- **What needs to be done**: What lines below include the word "constraint"? Copy each one.

- **Provided entries**:

[config.mk]
export PLATFORM = sky130hd
export DESIGN_NAME = fetch_decode_flat
export DESIGN_NICKNAME = d
export VERILOG_FILES = /design/src/rtl/cpu_isa_pkg.sv /design/src/rtl/fetch_decode_if.sv /design/src/rtl/fetch_decode_decoder.sv /design/src/rtl/fetch_decode.sv /design/src/flat_wrapper.sv
export SDC_FILE = /design/constraint.sdc
export NUM_CORES = 1
export LEC_CHECK = 0
export BUFFER_PORTS_ARGS = -buffer_cell sky130_fd_sc_hd__buf_4
export CORE_UTILIZATION = 55
export CTS_CLUSTER_SIZE = 14
export DETAILED_ROUTE_END_ITERATION = 7
export PLACE_DENSITY = 0.85
export SYNTH_ARGS = -nofsm -noshare
export SYNTH_HDL_FRONTEND = slang
export SYNTH_HIERARCHICAL = 1
export SYNTH_SLANG_ARGS = --single-unit
[constraint.sdc]
create_clock -name clk -period 5.6 [get_ports clk]
set_clock_uncertainty 0.15 [all_clocks]
set_input_delay 0.28 -clock clk [delete_from_list [all_inputs] [get_ports clk]]
set_output_delay 0.28 -clock clk [all_outputs]
set_load 0.01 [all_outputs]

- **Result of the task**:
export SDC_FILE = /design/constraint.sdc
[constraint.sdc]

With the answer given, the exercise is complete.